他の例示的なアライメントプログラムには、以下が挙げられる:Efficient Large-Scale Alignment of Nucleotide Databases(ELAND)又はConsensus Assessment of Sequence and Variation(CASAVA)ソフトウェアのELANDv2コンポーネント(Illumina,San Diego,Calif.);Real Time Genomics,Inc.(San Francisco,Calif.)からのRTG Investigator;Novocraft(Selangor,Malaysia)からのNovoalign;Exonerate、European Bioinformatics Institute(Hinxton,UK)(Slater,G.,and Birney,E.,BMC Bioinformatics 6:31(2005));ユニバーシティ・カレッジ・ダブリン(Dublin,Ireland)からのClustal Omega(Sievers F.,et al.,Mol Syst Biol 7,article 539(2011));ユニバーシティ・カレッジ・ダブリン(Dublin,Ireland)からのClustalW又はClustalX(Larkin M.A.,et al.,Bioinformatics,23,2947-2948(2007));及び、FASTA,European Bioinformatics Institute(Hinxton,UK)(Pearson W.R.,et al.,PNAS 85(8):2444-8(1988);Lipman,D.J.,Science 227(4693):1435-41(1985)。

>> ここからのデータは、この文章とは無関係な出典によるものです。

## src/rtl/adsc_cfg.svh

```systemverilog
/*
 * Constants of the converter select, clock and reference control block:
 * register offsets, field positions, reset values, encodings and counts.
 * Assumes inclusion by bare name from the package and the design files.
 */
`ifndef ADSC_CFG_SVH
`define ADSC_CFG_SVH

// ------------------------------------------------------------
// Bus geometry
// ------------------------------------------------------------
`define ADSC_ADDR_W        8
`define ADSC_DATA_W        32
`define ADSC_RESP_OKAY     2'h0
`define ADSC_RESP_SLVERR   2'h2

// ------------------------------------------------------------
// Register byte offsets
// ------------------------------------------------------------
`define ADSC_OFF_MAIN      8'h00
`define ADSC_OFF_INCLK     8'h04
`define ADSC_OFF_REFSEL    8'h08
`define ADSC_OFF_PINS      8'h0c
`define ADSC_OFF_RES_HI    8'h10
`define ADSC_OFF_RES_LO    8'h14
`define ADSC_OFF_IRQ       8'h18

// ------------------------------------------------------------
// Field positions
// ------------------------------------------------------------
`define ADSC_MAIN_START    7
`define ADSC_MAIN_BUSY     6
`define ADSC_MAIN_POWER    5
`define ADSC_MAIN_FMT      4
`define ADSC_INCLK_SRC_LSB 5
`define ADSC_IRQ_FLAG      0
`define ADSC_IRQ_EN        1
`define ADSC_REF_AMP       7
`define ADSC_REF_BG        6
`define ADSC_REF_EXTPIN    5
`define ADSC_REF_OUTPIN    4

// ------------------------------------------------------------
// Reset values and encodings
// ------------------------------------------------------------
`define ADSC_PINS_RST      8'hff
`define ADSC_SRC_EXT0      3'h0
`define ADSC_SRC_ANALOG_SUPPLY      3'h1
`define ADSC_SRC_HALF      3'h2
`define ADSC_SRC_QUART     3'h3
`define ADSC_SRC_EXT1      3'h4
`define ADSC_REF_EXT_X1    4'h1
`define ADSC_REF_EXT_X4    4'h4
`define ADSC_REF_BG_X2     4'ha
`define ADSC_REF_BG_X4     4'hc
`define ADSC_REF_BAD       4'h9

// ------------------------------------------------------------
// Conversion timing in converter clock cycles, and divider counter width
// ------------------------------------------------------------
`define ADSC_SAMPLE_CYC    4'h4
`define ADSC_CONV_CYC      4'hc
`define ADSC_LAST_CYC      4'hf
`define ADSC_DIV_W         7

`endif

```

## src/rtl/adsc_pkg.sv

```systemverilog
/*
 * Types of the converter select, clock and reference control block.
 * Assumes adsc_cfg.svh is on the include path.
 */
`include "adsc_cfg.svh"

package adsc_pkg;

	// ------------------------------------------------------------
	// Bus carriers
	// ------------------------------------------------------------
	typedef struct packed {
		logic                      awvalid;
		logic [`ADSC_ADDR_W-1:0]   awaddr;
		logic                      wvalid;
		logic [`ADSC_DATA_W-1:0]   wdata;
		logic [3:0]                wstrb;
		logic                      bready;
		logic                      arvalid;
		logic [`ADSC_ADDR_W-1:0]   araddr;
		logic                      rready;
	} adsc_axi_req_t;

	typedef struct packed {
		logic                      awready;
		logic                      wready;
		logic                      bvalid;
		logic [1:0]                bresp;
		logic                      arready;
		logic                      rvalid;
		logic [`ADSC_DATA_W-1:0]   rdata;
		logic [1:0]                rresp;
	} adsc_axi_rsp_t;

	// ------------------------------------------------------------
	// Controls towards the analog macro
	// ------------------------------------------------------------
	typedef struct packed {
		logic       power_on;       // converter_power_on
		logic       ext_path_on;    // external channel path connected
		logic [2:0] ext_channel;    // analog_input_pins index
		logic       src_analog_supply;       // analog_supply as input
		logic       src_half;       // analog_supply / 2
		logic       src_quarter;    // analog_supply / 4
		logic [7:0] analog_pin_enable;
		logic       ref_analog_supply;       // reference from analog_supply
		logic       ref_ext;        // reference from external pin
		logic       ref_bg;         // reference from bandgap_voltage
		logic [1:0] ref_gain;       // gain minus one
		logic       ref_amp_on;     // reference_amplifier power
		logic       bandgap_on;
		logic       ext_ref_pin_enable;
		logic       ref_out_pin_enable;
	} adsc_ana_ctrl_t;

	// Reference decode result
	typedef struct packed {
		logic       analog_supply;
		logic       ext;
		logic       bg;
		logic [1:0] gain;
	} adsc_ref_t;

	// Sequencer states
	typedef enum logic [1:0] {
		ADSC_SEQ_IDLE = 2'b00,
		ADSC_SEQ_RUN  = 2'b01
	} adsc_seq_st_t;

endpackage : adsc_pkg

```

## src/rtl/adsc_clk_div.sv

```systemverilog
/*
 * Converter clock divider: a free-running system clock counter whose
 * terminal count follows the divide select, giving one tick per
 * converter clock period. Assumes a single clock domain.
 */
`timescale 1ns/1ps
`default_nettype none
`include "adsc_cfg.svh"

module adsc_clk_div (
	// Clock and reset
	input  wire logic        aclk,
	input  wire logic        aresetn,
	// Divide select
	input  wire logic [2:0]  div_sel,
	// Converter clock tick
	output logic             conv_tick
);
	import adsc_pkg::*;

	typedef struct packed {
		logic [`ADSC_DIV_W-1:0] cnt;
	} adsc_div_st_t;

	adsc_div_st_t s_q;
	adsc_div_st_t s_d;

	// Low mask of 2^sel - 1 marks the terminal count
	function automatic logic [`ADSC_DIV_W-1:0] div_mask(input logic [2:0] sel);
		div_mask = ~({`ADSC_DIV_W{1'b1}} << sel);
	endfunction : div_mask

	// ------------------------------------------------------------
	// Counter
	// ------------------------------------------------------------
	// divide by 1 to 128
	always_comb begin
		s_d       = s_q;
		s_d.cnt   = s_q.cnt + 7'h01;
		conv_tick = (s_q.cnt & div_mask(div_sel)) == div_mask(div_sel);
	end

	// State register
	always_ff @(posedge aclk) begin
		if (!aresetn) begin
			s_q <= '0;
		end else begin
			s_q <= s_d;
		end
	end

endmodule : adsc_clk_div

`default_nettype wire

```

## src/rtl/adsc_seq.sv

```systemverilog
/*
 * Conversion sequencer: sampling then conversion phases counted in
 * converter clock ticks. Assumes launch is a one-cycle pulse and that
 * hold stays high while the converter must stay in reset.
 */
`timescale 1ns/1ps
`default_nettype none
`include "adsc_cfg.svh"

module adsc_seq (
	// Clock and reset
	input  wire logic  aclk,
	input  wire logic  aresetn,
	// Control
	input  wire logic  conv_tick,
	input  wire logic  hold,
	input  wire logic  launch,
	// Status
	output logic       busy,
	output logic       sampling,
	output logic       converting,
	output logic       done
);
	import adsc_pkg::*;

	typedef struct packed {
		adsc_seq_st_t st;
		logic [3:0]   cnt;
		logic         done;
	} adsc_sq_st_t;

	adsc_sq_st_t s_q;
	adsc_sq_st_t s_d;

	// ------------------------------------------------------------
	// Phase sequencing
	// ------------------------------------------------------------
	always_comb begin
		s_d      = s_q;
		s_d.done = 1'b0;
		unique case (s_q.st)
			ADSC_SEQ_IDLE: begin
				if (launch && !hold) begin
					s_d.st  = ADSC_SEQ_RUN;
					s_d.cnt = 4'h0;
				end
			end
			ADSC_SEQ_RUN: begin
				if (conv_tick) begin
					s_d.cnt = s_q.cnt + 4'h1;
					if (s_q.cnt == `ADSC_LAST_CYC) begin
						s_d.st   = ADSC_SEQ_IDLE;
						s_d.done = 1'b1;
					end
				end
			end
			default: s_d.st = ADSC_SEQ_IDLE;
		endcase
		if (hold) begin
			s_d.st   = ADSC_SEQ_IDLE;
			s_d.done = 1'b0;
		end
	end

	// State register
	always_ff @(posedge aclk) begin
		if (!aresetn) begin
			s_q    <= '0;
			s_q.st <= ADSC_SEQ_IDLE;
		end else begin
			s_q <= s_d;
		end
	end

	// Status outputs
	// busy while running
	assign busy       = (s_q.st == ADSC_SEQ_RUN);
	assign sampling   = busy && (s_q.cnt < `ADSC_SAMPLE_CYC);
	assign converting = busy && !(s_q.cnt < `ADSC_SAMPLE_CYC);
	assign done       = s_q.done;

endmodule : adsc_seq

`default_nettype wire

```

## src/rtl/adsc_ctrl.sv

```systemverilog
/*
 * Converter select, clock and reference control with an AXI4-Lite
 * register slave. Holds input source selection, pin enables, clock
 * divide, reference selection, start handshake, busy and completion
 * flag. Assumes one clock, a synchronous active-low reset, and an
 * analog macro that presents its result when a conversion finishes.
 */
// Chosen here: the AXI4-Lite register port and the register addresses.
// Behaviour
// - codes 000, 100 route external channel
// - 001 supply, 010 half, 011 quarter
// - internal source disconnects external channel path
// - divide select gives divide 1 to 128
// - amplifier enable bit powers reference amplifier
// - bandgap on when enabled or low-voltage functions
// - reference select decodes supply, external, bandgap
// - bandgap reference disconnects supply and pin paths
// - pin enable bits, all reset to one
// - start high then low begins conversion
// - start held high resets converter, clears busy
// - busy set on launch, cleared on finish
// - completion sets flag, interrupt when enabled
// - four sample plus twelve conversion cycles
// - power off clears result registers
`timescale 1ns/1ps
`default_nettype none
`include "adsc_cfg.svh"

module adsc_ctrl (
	// Clock and reset
	input  wire logic                   aclk,
	input  wire logic                   aresetn,
	// Register bus
	input  wire adsc_pkg::adsc_axi_req_t axi_req,
	output adsc_pkg::adsc_axi_rsp_t     axi_rsp,
	// Low-voltage functions sharing the bandgap
	input  wire logic                   low_voltage_detect_en,
	input  wire logic                   low_voltage_reset_en,
	// Analog macro
	input  wire logic [11:0]            conv_data,
	output adsc_pkg::adsc_ana_ctrl_t    ana_ctrl,
	output logic                        conv_reset,
	output logic                        conv_tick,
	output logic                        conv_sampling,
	output logic                        conv_converting,
	// Completion interrupt
	output logic                        conv_irq
);
	import adsc_pkg::*;

	typedef struct packed {
		logic                    aw_held;
		logic [`ADSC_ADDR_W-1:0] aw_addr;
		logic                    w_held;
		logic [7:0]              w_byte;
		logic                    w_lane0;
		logic                    bvalid;
		logic [1:0]              bresp;
		logic                    rvalid;
		logic [`ADSC_DATA_W-1:0] rdata;
		logic [1:0]              rresp;
		logic                    start;
		logic                    launch;
		logic                    power;
		logic                    fmt;
		logic [2:0]              ext_ch;
		logic [2:0]              src;
		logic [2:0]              ckdiv;
		logic [7:0]              refctl;
		logic [7:0]              pins;
		logic [11:0]             result;
		logic                    irq_flag;
		logic                    irq_en;
		adsc_ana_ctrl_t          ana;
	} adsc_ctrl_st_t;

	adsc_ctrl_st_t s_q;
	adsc_ctrl_st_t s_d;

	logic seq_busy;
	logic seq_done;

	// ------------------------------------------------------------
	// Decode helpers
	// ------------------------------------------------------------
	// Reference source and gain from the select field
	function automatic adsc_ref_t ref_decode(input logic [3:0] sel);
		adsc_ref_t r;
		r = '0;
		if (sel >= `ADSC_REF_EXT_X1 && sel <= `ADSC_REF_EXT_X4) begin
			r.ext  = 1'b1;
			r.gain = 2'(sel - `ADSC_REF_EXT_X1);
		end else if (sel >= `ADSC_REF_BG_X2 && sel <= `ADSC_REF_BG_X4) begin
			r.bg   = 1'b1;
			r.gain = 2'(sel - `ADSC_REF_BG_X2 + 4'h1);
		end else begin
			r.analog_supply = 1'b1;
		end
		return r;
	endfunction : ref_decode

	// Whether the source code selects the external channel
	function automatic logic src_is_ext(input logic [2:0] src);
		return (src == `ADSC_SRC_EXT0) || (src == `ADSC_SRC_EXT1);
	endfunction : src_is_ext

	// Register read view
	function automatic logic [7:0] reg_read(input adsc_ctrl_st_t s,
	                                        input logic [`ADSC_ADDR_W-1:0] a,
	                                        input logic busy);
		logic [7:0] v;
		v = 8'h00;
		unique case (a)
			`ADSC_OFF_MAIN: begin
				v[`ADSC_MAIN_START] = s.start;
				v[`ADSC_MAIN_BUSY]  = busy;
				v[`ADSC_MAIN_POWER] = s.power;
				v[`ADSC_MAIN_FMT]   = s.fmt;
				v[2:0]              = s.ext_ch;
			end
			`ADSC_OFF_INCLK: v = {s.src, 2'h0, s.ckdiv};
			`ADSC_OFF_REFSEL: v = s.refctl;
			`ADSC_OFF_PINS: v = s.pins;
			`ADSC_OFF_RES_HI: v = s.fmt ? {4'h0, s.result[11:8]} : s.result[11:4];
			`ADSC_OFF_RES_LO: v = s.fmt ? s.result[7:0] : {s.result[3:0], 4'h0};
			`ADSC_OFF_IRQ: begin
				v[`ADSC_IRQ_FLAG] = s.irq_flag;
				v[`ADSC_IRQ_EN]   = s.irq_en;
			end
			default: v = 8'h00;
		endcase
		return v;
	endfunction : reg_read

	// Known register offsets
	function automatic logic reg_hit(input logic [`ADSC_ADDR_W-1:0] a);
		return (a == `ADSC_OFF_MAIN) || (a == `ADSC_OFF_INCLK) ||
		       (a == `ADSC_OFF_REFSEL) || (a == `ADSC_OFF_PINS) ||
		       (a == `ADSC_OFF_RES_HI) || (a == `ADSC_OFF_RES_LO) ||
		       (a == `ADSC_OFF_IRQ);
	endfunction : reg_hit

	// ------------------------------------------------------------
	// Bus, registers and control
	// ------------------------------------------------------------
	always_comb begin
		adsc_ref_t rf;
		rf  = '0;
		s_d = s_q;
		s_d.launch = 1'b0;

		// Channel readiness
		axi_rsp.awready = !s_q.aw_held && !s_q.bvalid;
		axi_rsp.wready  = !s_q.w_held && !s_q.bvalid;
		axi_rsp.arready = !s_q.rvalid;
		axi_rsp.bvalid  = s_q.bvalid;
		axi_rsp.bresp   = s_q.bresp;
		axi_rsp.rvalid  = s_q.rvalid;
		axi_rsp.rdata   = s_q.rdata;
		axi_rsp.rresp   = s_q.rresp;

		// Capture address and data in either order
		if (axi_req.awvalid && axi_rsp.awready) begin
			s_d.aw_held = 1'b1;
			s_d.aw_addr = axi_req.awaddr;
		end
		if (axi_req.wvalid && axi_rsp.wready) begin
			s_d.w_held  = 1'b1;
			s_d.w_byte  = axi_req.wdata[7:0];
			s_d.w_lane0 = axi_req.wstrb[0];
		end
		if (s_q.bvalid && axi_req.bready) begin
			s_d.bvalid = 1'b0;
		end

		// Write once both halves are held
		if (s_q.aw_held && s_q.w_held) begin
			s_d.aw_held = 1'b0;
			s_d.w_held  = 1'b0;
			s_d.bvalid  = 1'b1;
			s_d.bresp   = reg_hit(s_q.aw_addr) ? `ADSC_RESP_OKAY : `ADSC_RESP_SLVERR;
			if (s_q.w_lane0) begin
				unique case (s_q.aw_addr)
					`ADSC_OFF_MAIN: begin
						s_d.start  = s_q.w_byte[`ADSC_MAIN_START];
						s_d.power  = s_q.w_byte[`ADSC_MAIN_POWER];
						s_d.fmt    = s_q.w_byte[`ADSC_MAIN_FMT];
						s_d.ext_ch = s_q.w_byte[2:0];
						s_d.launch = s_q.start && !s_q.w_byte[`ADSC_MAIN_START] &&
						             s_q.w_byte[`ADSC_MAIN_POWER];
					end
					`ADSC_OFF_INCLK: begin
						s_d.src   = s_q.w_byte[7:`ADSC_INCLK_SRC_LSB];
						s_d.ckdiv = s_q.w_byte[2:0];
					end
					`ADSC_OFF_REFSEL: s_d.refctl = s_q.w_byte;
					`ADSC_OFF_PINS: s_d.pins = s_q.w_byte;
					`ADSC_OFF_IRQ: begin
						s_d.irq_en = s_q.w_byte[`ADSC_IRQ_EN];
						if (s_q.w_byte[`ADSC_IRQ_FLAG]) begin
							s_d.irq_flag = 1'b0;
						end
					end
					default: s_d.bresp = s_q.bresp;
				endcase
				if (!reg_hit(s_q.aw_addr)) begin
					s_d.bresp = `ADSC_RESP_SLVERR;
				end
			end
		end

		// Read path
		if (s_q.rvalid && axi_req.rready) begin
			s_d.rvalid = 1'b0;
		end
		if (axi_req.arvalid && axi_rsp.arready) begin
			s_d.rvalid = 1'b1;
			s_d.rdata  = {24'h000000, reg_read(s_q, axi_req.araddr, seq_busy)};
			s_d.rresp  = reg_hit(axi_req.araddr) ? `ADSC_RESP_OKAY : `ADSC_RESP_SLVERR;
		end

		if (seq_done) begin
			s_d.irq_flag = 1'b1;
			s_d.result   = conv_data;
		end
		if (!s_d.power) begin
			s_d.result = 12'h000;
		end

		// Analog controls
		// external channel codes
		s_d.ana.power_on    = s_d.power;
		s_d.ana.ext_path_on = src_is_ext(s_d.src);
		s_d.ana.ext_channel = s_d.ext_ch;
		s_d.ana.src_analog_supply    = (s_d.src == `ADSC_SRC_ANALOG_SUPPLY);
		s_d.ana.src_half    = (s_d.src == `ADSC_SRC_HALF);
		s_d.ana.src_quarter = (s_d.src == `ADSC_SRC_QUART);
		s_d.ana.analog_pin_enable = s_d.pins;
		rf = ref_decode(s_d.refctl[3:0]);
		s_d.ana.ref_analog_supply = rf.analog_supply;
		s_d.ana.ref_ext  = rf.ext;
		s_d.ana.ref_bg   = rf.bg;
		s_d.ana.ref_gain = rf.gain;
		s_d.ana.ref_amp_on = s_d.refctl[`ADSC_REF_AMP];
		s_d.ana.bandgap_on = s_d.refctl[`ADSC_REF_BG] || low_voltage_detect_en ||
		                     low_voltage_reset_en;
		s_d.ana.ext_ref_pin_enable = s_d.refctl[`ADSC_REF_EXTPIN];
		s_d.ana.ref_out_pin_enable = s_d.refctl[`ADSC_REF_OUTPIN];
	end

	// State register
	always_ff @(posedge aclk) begin
		if (!aresetn) begin
			s_q                       <= '0;
			s_q.pins                  <= `ADSC_PINS_RST;
			s_q.ana.analog_pin_enable <= `ADSC_PINS_RST;
			s_q.ana.ext_path_on       <= 1'b1;
			s_q.ana.ref_analog_supply          <= 1'b1;
		end else begin
			s_q <= s_d;
		end
	end

	// ------------------------------------------------------------
	// Converter clock and sequencer
	// ------------------------------------------------------------
	// converter clock source
	adsc_clk_div u_div (
		.aclk      (aclk),
		.aresetn   (aresetn),
		.div_sel   (s_q.ckdiv),
		.conv_tick (conv_tick)
	);

	adsc_seq u_seq (
		.aclk       (aclk),
		.aresetn    (aresetn),
		.conv_tick  (conv_tick),
		.hold       (conv_reset),
		.launch     (s_q.launch),
		.busy       (seq_busy),
		.sampling   (conv_sampling),
		.converting (conv_converting),
		.done       (seq_done)
	);

	// Macro reset and interrupt
	assign conv_reset = s_q.start || !s_q.power;
	assign ana_ctrl   = s_q.ana;
	assign conv_irq   = s_q.irq_flag && s_q.irq_en;

endmodule : adsc_ctrl

`default_nettype wire

```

図13は、本開示の1つ又は複数の実施形態による最大状態経路を決定するための例示的な手順を示し、例示する。例えば、非汎用の、具体的に構成されたデバイス(例えば、システム701)は、格納された命令を実行することによって手順1200を実行することができる。手順1200は、工程1205で開始し、工程1210に進行し得、ここで、上で詳細に記載されるように、プロセスは、配列要素の線状アレイを有する個々の核酸配列リードを含む複数の核酸配列リードを得てもよい。実施形態において、高複雑度のライブラリから引き出された各核酸配列要素は、低複雑度の1つ若しくは複数の予想される核酸配列の、又は低複雑度の1つ若しくは複数の予想される核酸配列及び配列リード終端のいずれかに隣接し得る。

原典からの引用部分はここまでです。